彼らが俺を連れ出したのは、徒歩5分程で着くビーチだった。

呆然と2人がビーチの上にビニールシートを敷いている様子を眺めている俺の格好は、ハワイのコンビニで売られている、HAWAIの文字が入ったTシャツと水着。
どちらもここに来るまでの間、ケビンが勝手に購入したもの。

「さあ、食べましょう」

マオがビニールシートの上に置いたのは、コンビニで調達したサンドウィッチやフルーツ、ポテトチップスなどのお菓子を片っ端から並べ始めた。
それにココナッツジュースやグアバジュース、ミネラルウォーターなどの飲み物。

「ごねんね〜ハワイはね、公共の場でお酒飲めないから」

と、マオが説明してくれたが、そんなことよりも……。

「ケビン?」
「何だね?」
「何をするんですか?」
「何も」
「は?」

ケビンとマオは、にかっと笑いながら

「今日は、陽が暮れるまでここで丸一日ゴロゴロする!」
「あ、海に入りたかったら、いつでも入って良いからね。

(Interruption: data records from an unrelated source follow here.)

## src/design/sfw_pkg.sv

```systemverilog
// shared constants and types for the spi f-ram write protection block
package sfw_pkg;

  // ==========================================================================
  // command opcodes
  localparam logic [7:0] OP_WRITE_ENABLE  = 8'h06; // write_enable_cmd
  localparam logic [7:0] OP_WRITE_DISABLE = 8'h04; // write_disable_cmd
  localparam logic [7:0] OP_STATUS_READ   = 8'h05; // status_read_cmd
  localparam logic [7:0] OP_STATUS_WRITE  = 8'h01; // status_write_cmd
  localparam logic [7:0] OP_ARRAY_WRITE   = 8'h02; // array data write
  localparam logic [7:0] OP_SECTOR_WRITE  = 8'h42; // special sector write
  localparam logic [7:0] OP_SERIAL_WRITE  = 8'hc2; // serial number write

  // ==========================================================================
  // status register field positions
  localparam int unsigned SR_PIN_EN_BIT = 7; // protect_pin_enable
  localparam int unsigned SR_FIXED1_BIT = 6; // always one
  localparam int unsigned SR_BP_HI_BIT  = 3; // block_protect_hi
  localparam int unsigned SR_BP_LO_BIT  = 2; // block_protect_lo
  localparam int unsigned SR_WEL_BIT    = 1; // write_enable_latch
  localparam int unsigned SR_READY_BIT  = 0; // wake-up indication

  // ==========================================================================
  // reset and shipped values
  localparam logic       WEL_RESET     = 1'b0;  // latch cleared at power-up
  localparam logic       PIN_EN_SHIP   = 1'b0;  // shipped protect_pin_enable
  localparam logic [1:0] BP_SHIP       = 2'h0;  // shipped block protect field
  localparam logic [2:0] BIT_CNT_RESET = 3'h0;  // bit position at selection
  localparam logic [2:0] BIT_CNT_LAST  = 3'h7;  // eighth bit of a byte
  localparam logic [1:0] ADDR_BYTES_LAST = 2'h2; // third address byte

  // ==========================================================================
  // protected range start addresses
  localparam logic [19:0] PROT_QUARTER_START = 20'hc0000;
  localparam logic [19:0] PROT_HALF_START    = 20'h80000;
  localparam logic [19:0] PROT_ALL_START     = 20'h00000;

  // ==========================================================================
  // command phase of the serial engine
  typedef enum logic [2:0] {
    PH_OPCODE  = 3'b000, // waiting for the opcode byte
    PH_ADDRESS = 3'b001, // collecting three address bytes
    PH_WDATA   = 3'b010, // array data bytes
    PH_SR_READ = 3'b011, // shifting the status byte out
    PH_SR_WR   = 3'b100, // collecting the status data byte
    PH_IGNORE  = 3'b101  // rest of frame is ignored
  } sfw_phase_e;

endpackage : sfw_pkg

```

## src/design/sfw_protect.sv

```systemverilog
// status register and write protection logic of the serial f-ram
`timescale 1ns/10ps

// Contract
// - write-disable opcode clears write enable latch
// - status layout: pin enable, protect bits, latch
// - bit zero ignores writes, reads the wake indication
// - bits four, five ignore writes, read zero
// - bit six ignores writes, reads one
// - latch cleared after every power-up
// - status data byte never writes the latch bit
// - protect bits non-volatile, shipped as zero
// - protect field selects quarter, half, all
// - only latch and range block array writes
// - pin low rejects status writes when enabled
// - status protected: pin-enabled-and-low or latch clear
// - status read shifts status out msb first
// - status write updates enable and protect bits
// - status write clears latch on completion
// - bit zero nonzero only while waking up
// - array writes at bus speed, no busy
// - write-enable opcode sets the latch
// - chip-select rise after write commands clears latch
// - protected address stops burst, discards data
module sfw_protect #(
  parameter int unsigned ADDR_W = 20 // array address width
) (
  // clock and reset
  input  wire logic              clk,
  input  wire logic              reset,
  // spi pins, asynchronous to clk
  input  wire logic              cs_n,
  input  wire logic              sck,
  input  wire logic              si,
  input  wire logic              wp_n,
  output logic                   so,
  output logic                   so_oe,
  // non-volatile restore and wake indication, same clock domain
  input  wire logic              nv_load,
  input  wire logic [2:0]        nv_value,
  input  wire logic              wake_busy,
  // array write port
  output logic                   mem_wr_en,
  output logic [ADDR_W-1:0]      mem_addr,
  output logic [7:0]             mem_wdata,
  // status view
  output logic [7:0]             protection_status
);

  // ==========================================================================
  // state
  typedef struct packed {
    logic                 cs_m, cs_s, cs_d;    // chip select sync and delay
    logic                 sck_m, sck_s, sck_d; // serial clock sync and delay
    logic                 si_m, si_s;          // serial input sync
    logic                 wp_m, wp_s;          // protect pin sync
    sfw_pkg::sfw_phase_e  phase;               // command phase
    logic [2:0]           bit_cnt;             // bit inside current byte
    logic [1:0]           byte_cnt;            // address byte count
    logic [7:0]           rx;                  // receive shifter
    logic [7:0]           tx;                  // status transmit shifter
    logic [ADDR_W-1:0]    addr;                // running array address
    logic                 halted;              // burst stopped at protected area
    logic                 clr_pend;            // latch clears at deselect
    logic [7:0]           sr_data;             // received status byte
    logic                 sr_full;             // status byte complete
    logic                 write_enable_latch;                 // write_enable_latch
    logic                 pin_en;              // protect_pin_enable
    logic [1:0]           bp;                  // block_protect_hi, block_protect_lo
    logic                 so;                  // serial output bit
    logic                 so_oe;               // serial output enable
    logic                 wr_en;               // array write pulse
    logic [ADDR_W-1:0]    waddr;               // array write address
    logic [7:0]           wdata;               // array write data
  } sfw_state_s;

  sfw_state_s r_reg;  // registered state
  sfw_state_s r_next; // next state

  // ==========================================================================
  // helpers
  // true when an address lies in the range that the protect field selects
  function automatic logic addr_protected(input logic [1:0] bp,
                                          input logic [ADDR_W-1:0] a);
    logic [19:0] a20;
    a20 = 20'(a);
    unique case (bp)
      2'h0: addr_protected = 1'b0;
      2'h1: addr_protected = (a20 >= sfw_pkg::PROT_QUARTER_START);
      2'h2: addr_protected = (a20 >= sfw_pkg::PROT_HALF_START);
      2'h3: addr_protected = (a20 >= sfw_pkg::PROT_ALL_START);
    endcase
  endfunction : addr_protected

  logic       sck_rise;   // serial clock rising edge, selected
  logic       sck_fall;   // serial clock falling edge, selected
  logic       cs_rise;    // deselect edge
  logic       selected;   // chip select active
  logic [7:0] rx_byte;    // byte including the bit now sampled
  logic       byte_done;  // eighth rising edge of a byte
  logic       sr_permit;  // status register writable now
  logic [7:0] status_now; // status byte as read
  logic       write_enable_cmd_hit;   // write-enable opcode completes
  logic       write_disable_cmd_hit;   // write-disable opcode completes
  logic       sr_commit;  // status update applied this cycle

  // ==========================================================================
  // decode of edges and status view
  always_comb begin
    selected   = ~r_reg.cs_s;
    sck_rise   = selected & r_reg.sck_s & ~r_reg.sck_d;
    sck_fall   = selected & ~r_reg.sck_s & r_reg.sck_d;
    cs_rise    = r_reg.cs_s & ~r_reg.cs_d;
    rx_byte    = {r_reg.rx[6:0], r_reg.si_s};
    byte_done  = sck_rise & (r_reg.bit_cnt == sfw_pkg::BIT_CNT_LAST);
    // pin only counts while its enable is set
    sr_permit  = r_reg.write_enable_latch & ~(r_reg.pin_en & ~r_reg.wp_s);
    status_now = 8'h00;
    status_now[sfw_pkg::SR_PIN_EN_BIT] = r_reg.pin_en;
    status_now[sfw_pkg::SR_FIXED1_BIT] = 1'b1;
    status_now[sfw_pkg::SR_BP_HI_BIT]  = r_reg.bp[1];
    status_now[sfw_pkg::SR_BP_LO_BIT]  = r_reg.bp[0];
    status_now[sfw_pkg::SR_WEL_BIT]    = r_reg.write_enable_latch;
    status_now[sfw_pkg::SR_READY_BIT]  = wake_busy;
    write_enable_cmd_hit  = byte_done & (r_reg.phase == sfw_pkg::PH_OPCODE)
                & (rx_byte == sfw_pkg::OP_WRITE_ENABLE);
    write_disable_cmd_hit  = byte_done & (r_reg.phase == sfw_pkg::PH_OPCODE)
                & (rx_byte == sfw_pkg::OP_WRITE_DISABLE);
    sr_commit = cs_rise & (r_reg.phase == sfw_pkg::PH_SR_WR) & r_reg.sr_full & sr_permit;
  end

  // ==========================================================================
  // next state
  always_comb begin
    r_next = r_reg;
    // two flip-flops on every pin before any logic looks at it
    r_next.cs_m  = cs_n;
    r_next.cs_s  = r_reg.cs_m;
    r_next.cs_d  = r_reg.cs_s;
    r_next.sck_m = sck;
    r_next.sck_s = r_reg.sck_m;
    r_next.sck_d = r_reg.sck_s;
    r_next.si_m  = si;
    r_next.si_s  = r_reg.si_m;
    r_next.wp_m  = wp_n;
    r_next.wp_s  = r_reg.wp_m;
    r_next.wr_en = 1'b0;
    // restore of the non-volatile bits after power-up
    if (nv_load) begin
      r_next.pin_en = nv_value[2];
      r_next.bp     = nv_value[1:0];
    end
    if (!selected) begin
      // deselected: frame state returns to idle
      r_next.phase    = sfw_pkg::PH_OPCODE;
      r_next.bit_cnt  = sfw_pkg::BIT_CNT_RESET;
      r_next.byte_cnt = 2'h0;
      r_next.so_oe    = 1'b0;
      r_next.halted   = 1'b0;
      r_next.sr_full  = 1'b0;
      r_next.clr_pend = 1'b0;
      if (sr_commit) begin
        // only enable and protect bits are taken, latch bit ignored
        r_next.pin_en = r_reg.sr_data[sfw_pkg::SR_PIN_EN_BIT];
        r_next.bp     = {r_reg.sr_data[sfw_pkg::SR_BP_HI_BIT],
                         r_reg.sr_data[sfw_pkg::SR_BP_LO_BIT]};
      end
      if (cs_rise && r_reg.clr_pend) begin
        r_next.write_enable_latch = 1'b0;
      end
    end else begin
      if (sck_rise) begin
        r_next.rx      = rx_byte;
        r_next.bit_cnt = r_reg.bit_cnt + 3'h1;
      end
      // status bits leave on falling edges, msb first, repeating
      if (sck_fall && r_reg.phase == sfw_pkg::PH_SR_READ) begin
        r_next.so    = r_reg.tx[7];
        r_next.tx    = {r_reg.tx[6:0], r_reg.tx[7]};
        r_next.so_oe = 1'b1;
      end
      if (byte_done) begin
        unique case (r_reg.phase)
          sfw_pkg::PH_OPCODE: begin
            r_next.phase = sfw_pkg::PH_IGNORE; // unknown opcodes ignore the frame
            unique case (rx_byte)
              sfw_pkg::OP_WRITE_ENABLE: begin
                r_next.write_enable_latch = 1'b1;
              end
              sfw_pkg::OP_WRITE_DISABLE: begin
                r_next.write_enable_latch      = 1'b0;
                r_next.clr_pend = 1'b1;
              end
              sfw_pkg::OP_STATUS_READ: begin
                r_next.tx    = status_now;
                r_next.phase = sfw_pkg::PH_SR_READ;
              end
              sfw_pkg::OP_STATUS_WRITE: begin
                r_next.clr_pend = 1'b1;
                r_next.phase    = sfw_pkg::PH_SR_WR;
              end
              sfw_pkg::OP_ARRAY_WRITE: begin
                r_next.clr_pend = 1'b1;
                r_next.phase    = sfw_pkg::PH_ADDRESS;
              end
              sfw_pkg::OP_SECTOR_WRITE, sfw_pkg::OP_SERIAL_WRITE: begin
                r_next.clr_pend = 1'b1;
              end
              default: begin
                r_next.clr_pend = r_reg.clr_pend;
              end
            endcase
          end
          sfw_pkg::PH_ADDRESS: begin
            // upper bits beyond the array width drop out of the shift
            r_next.addr     = ADDR_W'({r_reg.addr, rx_byte});
            r_next.byte_cnt = r_reg.byte_cnt + 2'h1;
            if (r_reg.byte_cnt == sfw_pkg::ADDR_BYTES_LAST) begin
              r_next.phase = sfw_pkg::PH_WDATA;
            end
          end
          sfw_pkg::PH_WDATA: begin
            // each byte goes out at once; the pin never blocks the array
            if (r_reg.write_enable_latch && !r_reg.halted && !addr_protected(r_reg.bp, r_reg.addr)) begin
              r_next.wr_en = 1'b1;
              r_next.waddr = r_reg.addr;
              r_next.wdata = rx_byte;
              r_next.addr  = r_reg.addr + ADDR_W'(1);
            end else begin
              r_next.halted = 1'b1;
            end
          end
          sfw_pkg::PH_SR_WR: begin
            // first data byte only; later bytes are dropped
            if (!r_reg.sr_full) begin
              r_next.sr_data = rx_byte;
              r_next.sr_full = 1'b1;
            end
          end
          default: begin
            r_next.phase = r_reg.phase;
          end
        endcase
      end
    end
  end

  // ==========================================================================
  // state register; protect bits start from shipped values until restored
  always_ff @(posedge clk or posedge reset) begin
    if (reset) begin
      r_reg        <= '0;
      r_reg.cs_m   <= 1'b1;
      r_reg.cs_s   <= 1'b1;
      r_reg.cs_d   <= 1'b1;
      r_reg.wp_m   <= 1'b1;
      r_reg.wp_s   <= 1'b1;
      r_reg.phase  <= sfw_pkg::PH_OPCODE;
      r_reg.write_enable_latch    <= sfw_pkg::WEL_RESET;
      r_reg.pin_en <= sfw_pkg::PIN_EN_SHIP;
      r_reg.bp     <= sfw_pkg::BP_SHIP;
    end else begin
      r_reg <= r_next;
    end
  end

  // ==========================================================================
  // outputs
  assign so                = r_reg.so;
  assign so_oe             = r_reg.so_oe;
  assign mem_wr_en         = r_reg.wr_en;
  assign mem_addr          = r_reg.waddr;
  assign mem_wdata         = r_reg.wdata;
  assign protection_status = status_now;
endmodule : sfw_protect

```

私たちここで読書してるから」

そう言うと、2人はさっと慣れたように横になりながら、サンドウィッチやポテトチップスを頬張り始めた。

(ええ……と……)

そうして、取り残された俺。
ゴロゴロするにしても、久々の眩しい太陽の下。
すっかり目が冴えていた。
仕方がなく、エメラルドグリーンの海にぷかぷか浮いてみたり、言われた通りゴロゴロしてみた。
久々の、ちゃんとした外の空気を吸ったせいだろうか。
体の奥底に、じんわりと酸素が染み込んでいくような気がした。